Taxispalais wird eine Tochter der Tiroler Landesmuseen

Die Zukunft der landeseigenen Kunsthalle im Taxispalais soll noch heuer geklärt werden. Das Land sieht sie künftig als Tochtergesellschaft der Landesmuseen.

Die Kunsthalle im Taxispalais dürfte künftig nicht mehr als eigenständige Landeseinheit geführt werden.F
© Vanessa Rachlé

Von Peter Nindler

Innsbruck – Zu viele freie Eintritte, strukturelle Defizite und einen finanziellen Abgang von 682.400 Euro hat der Landesrechnungshof im Vorjahr an der „Kunsthalle Tirol“ im Taxispalais kritisiert. Seit 1964 besteht die Galerie des Landes beim Innsbrucker Landhaus. Besucherzahlen und Erträge entsprachen in den Vorjahren aber nicht den Erwartungen, deshalb hat der Landesrechnungshof eine rasche strategische Entscheidung für die Zukunft des Taxispalais gefordert. Indirekt regte er in seinem Bericht vom April 2019 eine Eingliederung in die Landesmuseen an.

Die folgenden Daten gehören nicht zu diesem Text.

<file path="config.mk">
export PLATFORM = sky130hd
export DESIGN_NAME = ripple_slot_allocator_flat
export DESIGN_NICKNAME = d
export VERILOG_FILES = /design/src/rtl/rsa_pkg.sv /design/src/rtl/rsa_req_if.sv /design/src/rtl/rsa_rsp_if.sv /design/src/rtl/ripple_slot_allocator.sv /design/src/flat_wrapper.sv
export SDC_FILE = /design/constraint.sdc
export NUM_CORES = 1
export LEC_CHECK = 0
export CORE_MARGIN = 1
export CORE_UTILIZATION = 58
export DETAILED_ROUTE_END_ITERATION = 16
export DONT_BUFFER_PORTS = 1
export PLACE_DENSITY = 0.78
export SKIP_CTS_REPAIR_TIMING = 1
export SLEW_MARGIN = 40
export SYNTH_ARGS = -nofsm -noshare
export SYNTH_HDL_FRONTEND = slang
export SYNTH_SLANG_ARGS = --single-unit
</file>
<file path="constraint.sdc">
create_clock -name clock -period 5.4 [get_ports clock]
set_input_delay 1.35 -clock clock [delete_from_list [all_inputs] [get_ports clock]]
set_output_delay 1.35 -clock clock [all_outputs]
set_load 0.05 [all_outputs]
</file>
<file path="src/rtl/rsa_pkg.sv">
// Shared types and constants for the ripple slot allocator.
`default_nettype none
package rsa_pkg;

   localparam int SLOTS = 4;
   localparam int IDX_W = (SLOTS > 1) ? $clog2(SLOTS) : 1;

   localparam int ID_W   = 32;
   localparam int TIME_W = 48;
   localparam int DUR_W  = 16;
   localparam int MASK_W = 4;
   localparam int SIDX_W = 2;

   localparam logic [DUR_W-1:0] DUR_MIN   = DUR_W'(500);
   localparam logic [DUR_W-1:0] DUR_RESET = DUR_W'(2000);

   localparam logic FUNC_ACTIVATE = 1'b0;
   localparam logic FUNC_TICK     = 1'b1;

   typedef enum logic [2:0] {
      STAT_ZERO   = 3'd0,
      STAT_DUP    = 3'd1,
      STAT_FREE   = 3'd2,
      STAT_OLDEST = 3'd3,
      STAT_TICK   = 3'd4
   } status_type;

   typedef enum logic [1:0] {
      ST_IDLE,
      ST_SCAN,
      ST_FINISH
   } state_type;

   typedef struct packed {
      logic              func;
      logic [ID_W-1:0]   event_id;
      logic [TIME_W-1:0] event_start_ms;
      logic [TIME_W-1:0] now_ms;
   } req_type;

   typedef struct packed {
      status_type        status;
      logic [SIDX_W-1:0] slot_index;
      logic [MASK_W-1:0] active_mask;
      logic [MASK_W-1:0] expired_mask;
   } rsp_type;

endpackage
`default_nettype wire

</file>
<file path="src/rtl/rsa_req_if.sv">
// Request channel interface.
`default_nettype none
interface rsa_req_if;
   import rsa_pkg::*;

   logic    valid;
   logic    ready;
   req_type payload;

   modport source (output valid, output payload, input ready);
   modport sink   (input valid, input payload, output ready);
endinterface
`default_nettype wire

</file>
<file path="src/rtl/rsa_rsp_if.sv">
// Response channel interface.
`default_nettype none
interface rsa_rsp_if;
   import rsa_pkg::*;

   logic    valid;
   logic    ready;
   rsp_type payload;

   modport source (output valid, output payload, input ready);
   modport sink   (input valid, input payload, output ready);
endinterface
`default_nettype wire

</file>
<file path="src/rtl/ripple_slot_allocator.sv">
// Slot allocator top level: slot table, walk sequencer and response register.
// Requests are accepted only in idle; a zero-id activate skips the slot walk and goes
//   straight to finish. One slot is visited per cycle by the shared compare unit, and the
//   response register frees the input side, though finish waits while a held response is unread.
// Reset: slot active bits and event ids clear, duration returns to 2000 ms, no clearing pass.
`default_nettype none
module ripple_slot_allocator (
   input  wire logic                      clock,
   input  wire logic                      reset,
   rsa_req_if.sink                        req_if,
   rsa_rsp_if.source                      rsp_if,
   input  wire logic                      csr_we,
   input  wire logic [rsa_pkg::DUR_W-1:0] csr_wdata
);
   import rsa_pkg::*;

   localparam logic [IDX_W-1:0] LAST_IDX = IDX_W'(SLOTS - 1);

   state_type state_ff, state_in;

   logic [DUR_W-1:0]  dur_ff, dur_in;
   logic [SLOTS-1:0]  act_ff, act_in;
   logic [ID_W-1:0]   ids_ff   [SLOTS];
   logic [TIME_W-1:0] starts_ff[SLOTS];

   logic [IDX_W-1:0]  idx_ff, idx_in;
   logic              func_ff, func_in;
   logic              zero_ff, zero_in;
   logic [ID_W-1:0]   id_ff, id_in;
   logic [TIME_W-1:0] start_ff, start_in;
   logic [TIME_W:0]   thresh_ff, thresh_in;
   logic              dup_ff, dup_in;
   logic              free_ff, free_in;
   logic [IDX_W-1:0]  free_idx_ff, free_idx_in;
   logic [TIME_W:0]   oldest_ff, oldest_in;
   logic [IDX_W-1:0]  old_idx_ff, old_idx_in;
   logic [SLOTS-1:0]  exp_ff, exp_in;

   logic              rsp_valid_ff, rsp_valid_in;
   rsp_type           rsp_ff, rsp_in;

   logic              accept, scan_en, out_free, commit;
   logic              s_act, id_hit, older, late;
   logic [ID_W-1:0]   s_id;
   logic [TIME_W-1:0] s_start;
   logic [DUR_W-1:0]  dur_eff;
   logic [IDX_W-1:0]  target;
   logic              do_write;
   logic [SLOTS-1:0]  act_next;
   status_type        status;

   assign out_free = !rsp_valid_ff || rsp_if.ready;
   assign accept   = req_if.valid && req_if.ready;

   // next state
   always_comb begin
      state_in = state_ff;
      unique case (state_ff)
         ST_IDLE: begin
            if (accept) begin
               if (req_if.payload.func == FUNC_ACTIVATE && req_if.payload.event_id == '0)
                  state_in = ST_FINISH;
               else
                  state_in = ST_SCAN;
            end
         end
         ST_SCAN: begin
            if (idx_ff == LAST_IDX) state_in = ST_FINISH;
         end
         ST_FINISH: begin
            if (out_free) state_in = ST_IDLE;
         end
         default: state_in = ST_IDLE;
      endcase
   end

   // state outputs
   always_comb begin
      req_if.ready = 1'b0;
      scan_en      = 1'b0;
      commit       = 1'b0;
      unique case (state_ff)
         ST_IDLE:   req_if.ready = 1'b1;
         ST_SCAN:   scan_en      = 1'b1;
         ST_FINISH: commit       = out_free;
         default: ;
      endcase
   end

   // shared compare unit on the slot under the walk pointer
   assign s_act   = act_ff[idx_ff];
   assign s_id    = ids_ff[idx_ff];
   assign s_start = starts_ff[idx_ff];
   assign id_hit  = (s_id == id_ff);
   assign older   = ({1'b0, s_start} < oldest_ff);
   // thresh = now - duration, so elapsed > duration reduces to thresh > start
   assign late    = ($signed(thresh_ff) > $signed({1'b0, s_start}));

   assign dur_eff = (dur_ff < DUR_MIN) ? DUR_MIN : dur_ff;

   assign target   = free_ff ? free_idx_ff : old_idx_ff;
   assign do_write = (func_ff == FUNC_ACTIVATE) && !zero_ff && !dup_ff;

   always_comb begin
      act_next = act_ff;
      if (do_write) act_next[target] = 1'b1;
   end

   always_comb begin
      if (func_ff == FUNC_TICK) status = STAT_TICK;
      else if (zero_ff)         status = STAT_ZERO;
      else if (dup_ff)          status = STAT_DUP;
      else if (free_ff)         status = STAT_FREE;
      else                      status = STAT_OLDEST;
   end

   always_comb begin
      dur_in       = csr_we ? csr_wdata : dur_ff;
      act_in       = act_ff;
      idx_in       = idx_ff;
      func_in      = func_ff;
      zero_in      = zero_ff;
      id_in        = id_ff;
      start_in     = start_ff;
      thresh_in    = thresh_ff;
      dup_in       = dup_ff;
      free_in      = free_ff;
      free_idx_in  = free_idx_ff;
      oldest_in    = oldest_ff;
      old_idx_in   = old_idx_ff;
      exp_in       = exp_ff;
      rsp_in       = rsp_ff;
      rsp_valid_in = rsp_if.ready ? 1'b0 : rsp_valid_ff;

      if (accept) begin
         idx_in      = '0;
         func_in     = req_if.payload.func;
         zero_in     = (req_if.payload.event_id == '0);
         id_in       = req_if.payload.event_id;
         start_in    = (req_if.payload.event_start_ms == '0) ?
                       req_if.payload.now_ms : req_if.payload.event_start_ms;
         thresh_in   = {1'b0, req_if.payload.now_ms} - (TIME_W+1)'(dur_eff);
         dup_in      = 1'b0;
         free_in     = 1'b0;
         free_idx_in = '0;
         oldest_in   = '1;
         old_idx_in  = '0;
         exp_in      = '0;
      end

      if (scan_en) begin
         idx_in = idx_ff + IDX_W'(1);
         if (func_ff == FUNC_TICK) begin
            if (s_act && late) begin
               exp_in[idx_ff] = 1'b1;
               act_in[idx_ff] = 1'b0;
            end
         end else begin
            if (id_hit) dup_in = 1'b1;
            if (!free_ff) begin
               if (!s_act) begin
                  free_in     = 1'b1;
                  free_idx_in = idx_ff;
               end else if (older) begin
                  oldest_in  = {1'b0, s_start};
                  old_idx_in = idx_ff;
               end
            end
         end
      end

      if (commit) begin
         act_in            = act_next;
         rsp_valid_in      = 1'b1;
         rsp_in.status     = status;
         rsp_in.slot_index = do_write ? SIDX_W'(target) : '0;
         rsp_in.active_mask  = '0;
         rsp_in.expired_mask = '0;
         for (int i = 0; i < MASK_W; i++) begin
            if (i < SLOTS) begin
               rsp_in.active_mask[i]  = act_next[i];
               rsp_in.expired_mask[i] = exp_ff[i];
            end
         end
      end
   end

   always_ff @(posedge clock) begin
      if (reset) begin
         state_ff     <= ST_IDLE;
         dur_ff       <= DUR_RESET;
         act_ff       <= '0;
         idx_ff       <= '0;
         rsp_valid_ff <= 1'b0;
      end else begin
         state_ff     <= state_in;
         dur_ff       <= dur_in;
         act_ff       <= act_in;
         idx_ff       <= idx_in;
         rsp_valid_ff <= rsp_valid_in;
      end
   end

   always_ff @(posedge clock) begin
      func_ff     <= func_in;
      zero_ff     <= zero_in;
      id_ff       <= id_in;
      start_ff    <= start_in;
      thresh_ff   <= thresh_in;
      dup_ff      <= dup_in;
      free_ff     <= free_in;
      free_idx_ff <= free_idx_in;
      oldest_ff   <= oldest_in;
      old_idx_ff  <= old_idx_in;
      exp_ff      <= exp_in;
      rsp_ff      <= rsp_in;
   end

   // slot payload table, written once per committed activate that is neither zero-id nor a duplicate
   // ids clear on reset since the duplicate check also looks at idle slots
   always_ff @(posedge clock) begin
      if (reset) begin
         for (int i = 0; i < SLOTS; i++) ids_ff[i] <= '0;
      end else if (commit && do_write) begin
         ids_ff[target]    <= id_ff;
         starts_ff[target] <= start_ff;
      end
   end

   assign rsp_if.valid   = rsp_valid_ff;
   assign rsp_if.payload = rsp_ff;

   a_tick_clears: assert property (@(posedge clock) disable iff (reset)
      rsp_valid_ff && rsp_ff.status == STAT_TICK |->
         (rsp_ff.expired_mask & rsp_ff.active_mask) == '0)
      else $error("expired slot still reported active");

   a_act_no_expire: assert property (@(posedge clock) disable iff (reset)
      rsp_valid_ff && rsp_ff.status != STAT_TICK |-> rsp_ff.expired_mask == '0)
      else $error("activate reported expired slots");

   a_write_active: assert property (@(posedge clock) disable iff (reset)
      rsp_valid_ff && (rsp_ff.status == STAT_FREE || rsp_ff.status == STAT_OLDEST) |->
         rsp_ff.active_mask[rsp_ff.slot_index])
      else $error("written slot not active");

   a_oldest_full: assert property (@(posedge clock) disable iff (reset)
      commit && status == STAT_OLDEST |-> act_ff == '1)
      else $error("replacement while a slot was free");

   a_busy_no_ready: assert property (@(posedge clock) disable iff (reset)
      state_ff == ST_SCAN |=> !accept)
      else $error("request accepted during slot walk");

endmodule
`default_nettype wire
</file>
<file path="src/flat_wrapper.sv">
// flat-port wrapper written by rule: the top's interface ports become plain ports
module ripple_slot_allocator_flat import rsa_pkg::*;
  (clock, reset, csr_we, csr_wdata, req_if_valid, req_if_payload, req_if_ready, rsp_if_valid, rsp_if_payload, rsp_if_ready);
  rsa_req_if req_if_i ();
  rsa_rsp_if rsp_if_i ();
  input  wire logic clock;
  input  wire logic reset;
  input  wire logic csr_we;
  input  wire logic [rsa_pkg::DUR_W-1:0] csr_wdata;
  input wire logic [$bits(req_if_i.valid)-1:0] req_if_valid;
  input wire logic [$bits(req_if_i.payload)-1:0] req_if_payload;
  output wire logic [$bits(req_if_i.ready)-1:0] req_if_ready;
  output wire logic [$bits(rsp_if_i.valid)-1:0] rsp_if_valid;
  output wire logic [$bits(rsp_if_i.payload)-1:0] rsp_if_payload;
  input wire logic [$bits(rsp_if_i.ready)-1:0] rsp_if_ready;
  assign req_if_i.valid = req_if_valid;
  assign req_if_i.payload = req_if_payload;
  assign req_if_ready = req_if_i.ready;
  assign rsp_if_valid = rsp_if_i.valid;
  assign rsp_if_payload = rsp_if_i.payload;
  assign rsp_if_i.ready = rsp_if_ready;
  ripple_slot_allocator u_core (.clock(clock), .reset(reset), .req_if(req_if_i), .rsp_if(rsp_if_i), .csr_we(csr_we), .csr_wdata(csr_wdata));
endmodule
</file>
==> flow_summary.toml, run 1 <==
[sta]
setup_tns_ns = 0
hold_viol = 0
tightest_slew_ns = 0.817
fin_crit_sh = 0.767
fin_skew_ns = 0.0367
fmax_mhz = 241
rsz0062_at_grt = "no"
report.final.slew_viol_count = 0
fin_crit_ns = 4.14
maxSlewHeadroom = 0.448
setup_viol = 0

[logic_synthesis]
synthCells = 1735
synth-edff-count = 464
async_reset_ff_frac = 0
muxShareOfSynthArea = 0.101
synth_nets = 2001
yosys.cell_types.count = 62
synth-seq-area-share = 0.631
ys_top_cells_by_area = "edfxtp_1, mux4_2, dfxtp_1"
netlist_area_um2 = 24800
synth_compound_area_frac = 0.0541
synth_most_common_cell = "edfxtp_1"
yosysTopAreaCell = "edfxtp_1"
yosys_register_bits = 550
synth_common_cells = "edfxtp_1, nor2_1, inv_1"
synthXorXnorAreaFrac = 0.0268
synth_top_cell_area_share = 0.562
ys.warnings.count = 0
synth_top_family_by_area = "multiplexers"
synth_flop_cell = "edfxtp_1"
synthSimpleGateAreaFrac = 0.0984
avgSynthCellArea_um2 = 14.3
synthAdderAreaFrac = 0.0588

[final_layout]
finalNetCount = 2028
final_layout_size_suffix_gt1_frac = 0.121
finalNonFillerCells = 2346
syn_to_final_growth_pct = 10.4
diodes = 0

[outcome]
outcome = "finished clean"

[clocking]
htreeDepth = 2
clk_pin_slew_ns = 0.06
numCtsBuffers = 53
cts_sinks = 550
cts_root_buf = "clkbuf_16"
cts_tree = "done"
cts_max_path_buffers = 3
clk-insertion-delay-late_ns = 0.62

[floorplanning]
floorplan.rows = 75
fp.coreArea_um2 = 42000
num_io_pins = 165
die_area_um2 = 43600
fp.dieW_um = 209
start_util = 0.590
die_y_um = 209

[drt]
finalWirelength_mm = 57.6
drc = 0
vias_per_cell = 6.24
drtIter0Drc = 1401
avgRoutedWirePerCell_um = 24.6
drtAntennaViolNets = 0
dr.pass1.iters = 6
vias = 14600

[worst_setup_path]
cp_common_cell = "o21ai_0"
critPathKind = "reg2reg"
reg2regPathDepth = 12
max_stage_delay_ns = 0.65
critPathTopFamily = "compound AO/OA/AOI/OAI gates"
critPathMaxFanout = 22
worstPathRequired_ns = 5.89
worstSetupEndpointType = "register"
start_kind = "register"
r2r_setup_slack_ns = 1.26
slowest_stage = "dfxtp_4"
crit_buf_inv = 3
crit_chain = "buf_12 -> buf_4 -> mux4_2 -> inv_1 -> ha_1 -> a21oi_1 -> o21ai_0 -> a221oi_1 -> o21ai_0 -> a211oi_1 -> o21ai_1 -> a32o_1"
r2r_end = "u_core.exp_ff[0]"
worstPathArrival_ns = 4.64

[global_routing]
grt_pass1_vias = 14900
global_route.overflow_total = 0
grt_use_total = 0.269
grt_max_degree = 80
grt_pass1_wl_mm = 87.8
antenna_found_initial = 1

[pwr]
power_frac_seq = 0.528
power_density_nw_per_um2 = 334
ir_worst_vdd_mv = 0.257
cellLeakagePower_nw = 10.4
p_sw_frac = 0.220
internal_power_mw = 7.14
p_switching_mw = 2.01
pwr-share-comb = 0.062
power.clock.fraction = 0.410

[job]
maxCapViolCount = 0

[placement]
place_congestion = 0.897
dp_hpwl_mm = 38.9
numPortBuffers = 0
dp_cells = 2245

[hold_path]
holdCritStartpoint = "u_core.exp_ff[3]"
hold_class = "reg2reg"
hold_path_depth = 0
holdPathEnd = "u_core.rsp_if.payload[3]"
## area by class of cell
| cell class | instances | area (um^2) |
|---|---|---|
| tap | 539 | 674 |
| timing repair buffer | 33 | 320 |
| multi-input combinational | 998 | 8490 |
| sequential | 550 | 15700 |
| inverter | 126 | 478 |
| clock inverter | 30 | 279 |
| clock buffer | 70 | 1470 |
| fill | 2903 | 14700 |
## cells by family after synthesis
group | count (synthesis)
multiplexers | 148
XOR/XNOR | 76
AND/OR/NAND/NOR | 462
adder cells (fa/ha/maj) | 116
AO/OA/AOI/OAI | 196
flip-flops | 550
buffers and inverters | 187
## sequential cells by signal, indices dropped and copies added, names as in the netlist, named ones only
name and flops:
u_core.act_ff 4, u_core.dup_ff 1, u_core.dur_ff 16, u_core.exp_ff 4, u_core.free_ff 1, u_core.free_idx_ff 2, u_core.func_ff 1, u_core.id_ff 32
u_core.ids_ff 128, u_core.idx_ff 2, u_core.old_idx_ff 2, u_core.oldest_ff 49, u_core.rsp_if.payload 13, u_core.rsp_if.valid 1, u_core.start_ff 48, u_core.starts_ff 192
u_core.state_ff 2, u_core.thresh_ff 49, u_core.zero_ff 1
## through the flow
stage | total power [mW] | worst slack [ns] | util | area, um^2 | hold WS [ns]
4_1_cts | 9.18 | 1.23 | 0.651 | 27400 | 0.446
3_3_place_gp | 5.45 | 1.23 | 0.608 | 25500 | 0.419
6_report | 9.15 | 1.26 | 0.651 | 27400 | 0.430
2_1_floorplan | 5.31 | 0.255 | - | 24800 | 0.409
3_5_place_dp | 5.47 | 1.24 | 0.609 | 25600 | 0.426
5_1_grt | 9.40 | 0.943 | 0.651 | 27400 | 0.452
## how the worst max path moves through the flow
stage / start / to / slack (ns) / cells after the start
after global routing: register / u_core.exp_ff[0] / 0.94 / 13
after global placement: req_if_payload[15] / u_core.thresh_ff[36] / 1.23 / 6
after CTS: register / u_core.oldest_ff[41] / 1.23 / 12
final: register / u_core.exp_ff[0] / 1.26 / 12
after detailed placement: register / u_core.oldest_ff[33] / 1.24 / 12
after floorplan: rsp_if_ready / u_core.ids_ff[0][0] / 0.26 / 4
## routing by layer
metal	routed length, um	track usage
met3	4610	0.0540
met1	23100	0.358
met4	1870	0.102
met2	28000	0.438
met5	14	0
## power by group through the flow
stage,combinational (mW),clock [mW],sequential (mW)
5_1_grt,0.616,3.94,4.84
4_1_cts,0.560,3.79,4.83
6_report,0.565,3.75,4.83
3_5_place_dp,0.555,0,4.92
3_3_place_gp,0.537,0,4.91
2_1_floorplan,0.432,0,4.87
## worst reg2reg max path: stages, from the launching register on
cell,delay (ns)
dfxtp_4,0.65
buf_12,0.29
buf_4,0.28
mux4_2,0.56
inv_1,0.10
ha_1,0.26
a21oi_1,0.13
o21ai_0,0.12
a221oi_1,0.40
o21ai_0,0.27
a211oi_1,0.35
o21ai_1,0.26
a32o_1,0.35
## cell usage in the layout, fill, tap and decap left out, types with 18 or more instances in the layout
| cell | Yosys | routed |
|---|---|---|
| ha_1 | 115 | 115 |
| mux4_2 | 81 | 81 |
| buf_4 | 5 | 27 |
| xnor2_1 | 58 | 58 |
| o21ai_0 | 27 | 24 |
| edfxtp_1 | 464 | 464 |
| a21o_1 | 67 | 67 |
| clkbuf_16 | 0 | 55 |
| nand4_1 | 23 | 23 |
| nand2_1 | 60 | 60 |
| a21oi_1 | 35 | 35 |
| dfxtp_1 | 86 | 84 |
| xor2_1 | 18 | 18 |
| inv_1 | 124 | 124 |
| nor2_1 | 126 | 121 |
| nor3_1 | 20 | 19 |
| mux2i_1 | 66 | 66 |
| nand3_1 | 25 | 25 |
| and2_1 | 109 | 109 |
| nor4_1 | 39 | 37 |
No activity file was read; power rests on OpenSTA's default activity.
==> inputs of run 2 (changes only) <==
CORE_UTILIZATION = 60   (was 58)
clock period = 3.85 ns   (was 5.4 ns; I/O delays follow)
==> flow_summary.toml, run 2 (same netlist as run 1, synthesis figures left out) <==
[outcome]
outcome = "finished clean"

[global_routing]
grt_use_total = 0.270
grt_util_met2 = 0.434
grt_pass1_vias = 14500
grt_max_degree = 71
top_usage_layer = "met2"
antenna_found_initial = 0
grt_use_met1 = 0.379
use_met3 = 0.0494
grt_pass1_wl_mm = 84.1
global_route.overflow_total = 0

[floorplanning]
die_area_um2 = 42200
die_y_um = 205
num_io_pins = 165
fp.dieW_um = 205
start_util = 0.607
fp.coreArea_um2 = 40800
floorplan.rows = 74

[pwr]
p_sw_frac = 0.215
power_frac_seq = 0.518
internal_power_mw = 10.2
pwr-share-comb = 0.063
p_switching_mw = 2.80
cellLeakagePower_nw = 10.5
ir_worst_vdd_mv = 0.292
power.clock.fraction = 0.419
power_density_nw_per_um2 = 473

[final_layout]
final_layout_size_suffix_gt1_frac = 0.127
diodes = 0
final_cell_mix = "edfxtp_1, inv_1, nor2_1"
top_regs = "u_core.starts_ff: 192 flops, u_core.ids_ff: 128 flops"
finalNetCount = 2041
multiInputGateArea_um2 = 8470
top_register = "u_core.starts_ff"
syn_to_final_growth_pct = 11.1
regArea_um2 = 15700
layout.cells.most_common = "edfxtp_1"
nFillCells = 2689
largest_reg_flops = 192

[drt]
finalWirelength_mm = 55.8
vias = 14600
avgRoutedWirePerCell_um = 23.7
vias_per_cell = 6.19
drtAntennaViolNets = 0
dr.pass1.iters = 6
drc = 0
drtIter0Drc = 1172

[sta]
fmax_mhz = 275
hold_slack_ns = 0.450
hold_viol = 0
fin_crit_sh = 0.945
fin_crit_ns = 3.64
finalWorstSetupSlack_ns = 0.210
maxSlewHeadroom = 0.428
tightest_slew_ns = 0.849
rsz0062_at_grt = "no"
fin_skew_ns = 0.0158
report.final.slew_viol_count = 0
setup_viol = 0

[clocking]
htreeDepth = 2
cts_max_path_buffers = 3
numCtsBuffers = 54
clk_pin_slew_ns = 0.06
cts_tree = "done"
cts_sinks = 550
cts_root_buf = "clkbuf_16"
clk-insertion-delay-late_ns = 0.60

[worst_setup_path]
cp_common_cell = "buf_4"
start_kind = "register"
critPathKind = "reg2reg"
critPathMaxFanout = 27
worstPathRequired_ns = 4.29
worstSetupEndpointType = "register"
slowest_stage = "mux4_2"
critPathTopFamily = "buffers and inverters"
worstPathArrival_ns = 4.08
crit_buf_inv = 4
max_stage_delay_ns = 0.56
crit_chain = "buf_12 -> buf_4 -> mux4_2 -> inv_1 -> ha_1 -> and4_1 -> nand2_1 -> nor4_1 -> buf_4 -> a211oi_1 -> o21ai_1 -> a311oi_1"
r2r_setup_slack_ns = 0.21

[hold_path]
hold_class = "in2reg"

[placement]
place_congestion = 0.890
numPortBuffers = 0
dp_slack_ns = 0.184
dp_hpwl_mm = 37.8

[job]
maxCapViolCount = 0
-- run 2: final cells by class --
type / count / share of cell area
multi-input combinational: 998 / 0.307
inverter: 126 / 0.0173
clock buffer: 68 / 0.0536
clock inverter: 34 / 0.0135
sequential: 550 / 0.568
tap: 532 / 0.0242
timing repair buffer: 45 / 0.0159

Wie aus einer Stellungnahme des Landes zu einem neuerlichen Überprüfungsbericht des Kontrollorgans vom April 2020 hervorgeht, gab es im vergangenen Jahr entsprechende Gespräche dazu. „Zur Frage der Eingliederung des Taxispalais KHT in die Tiroler Landesmuseen-Betriebsgesellschaft m.b.H. wurden Gespräche geführt und ein Bericht mit Optionen und Empfehlungen erstellt“, heißt es von der schwarz-grünen Landesregierung. Zu einer Verschmelzung mit den Landesmuseen dürfte es allerdings nicht kommen.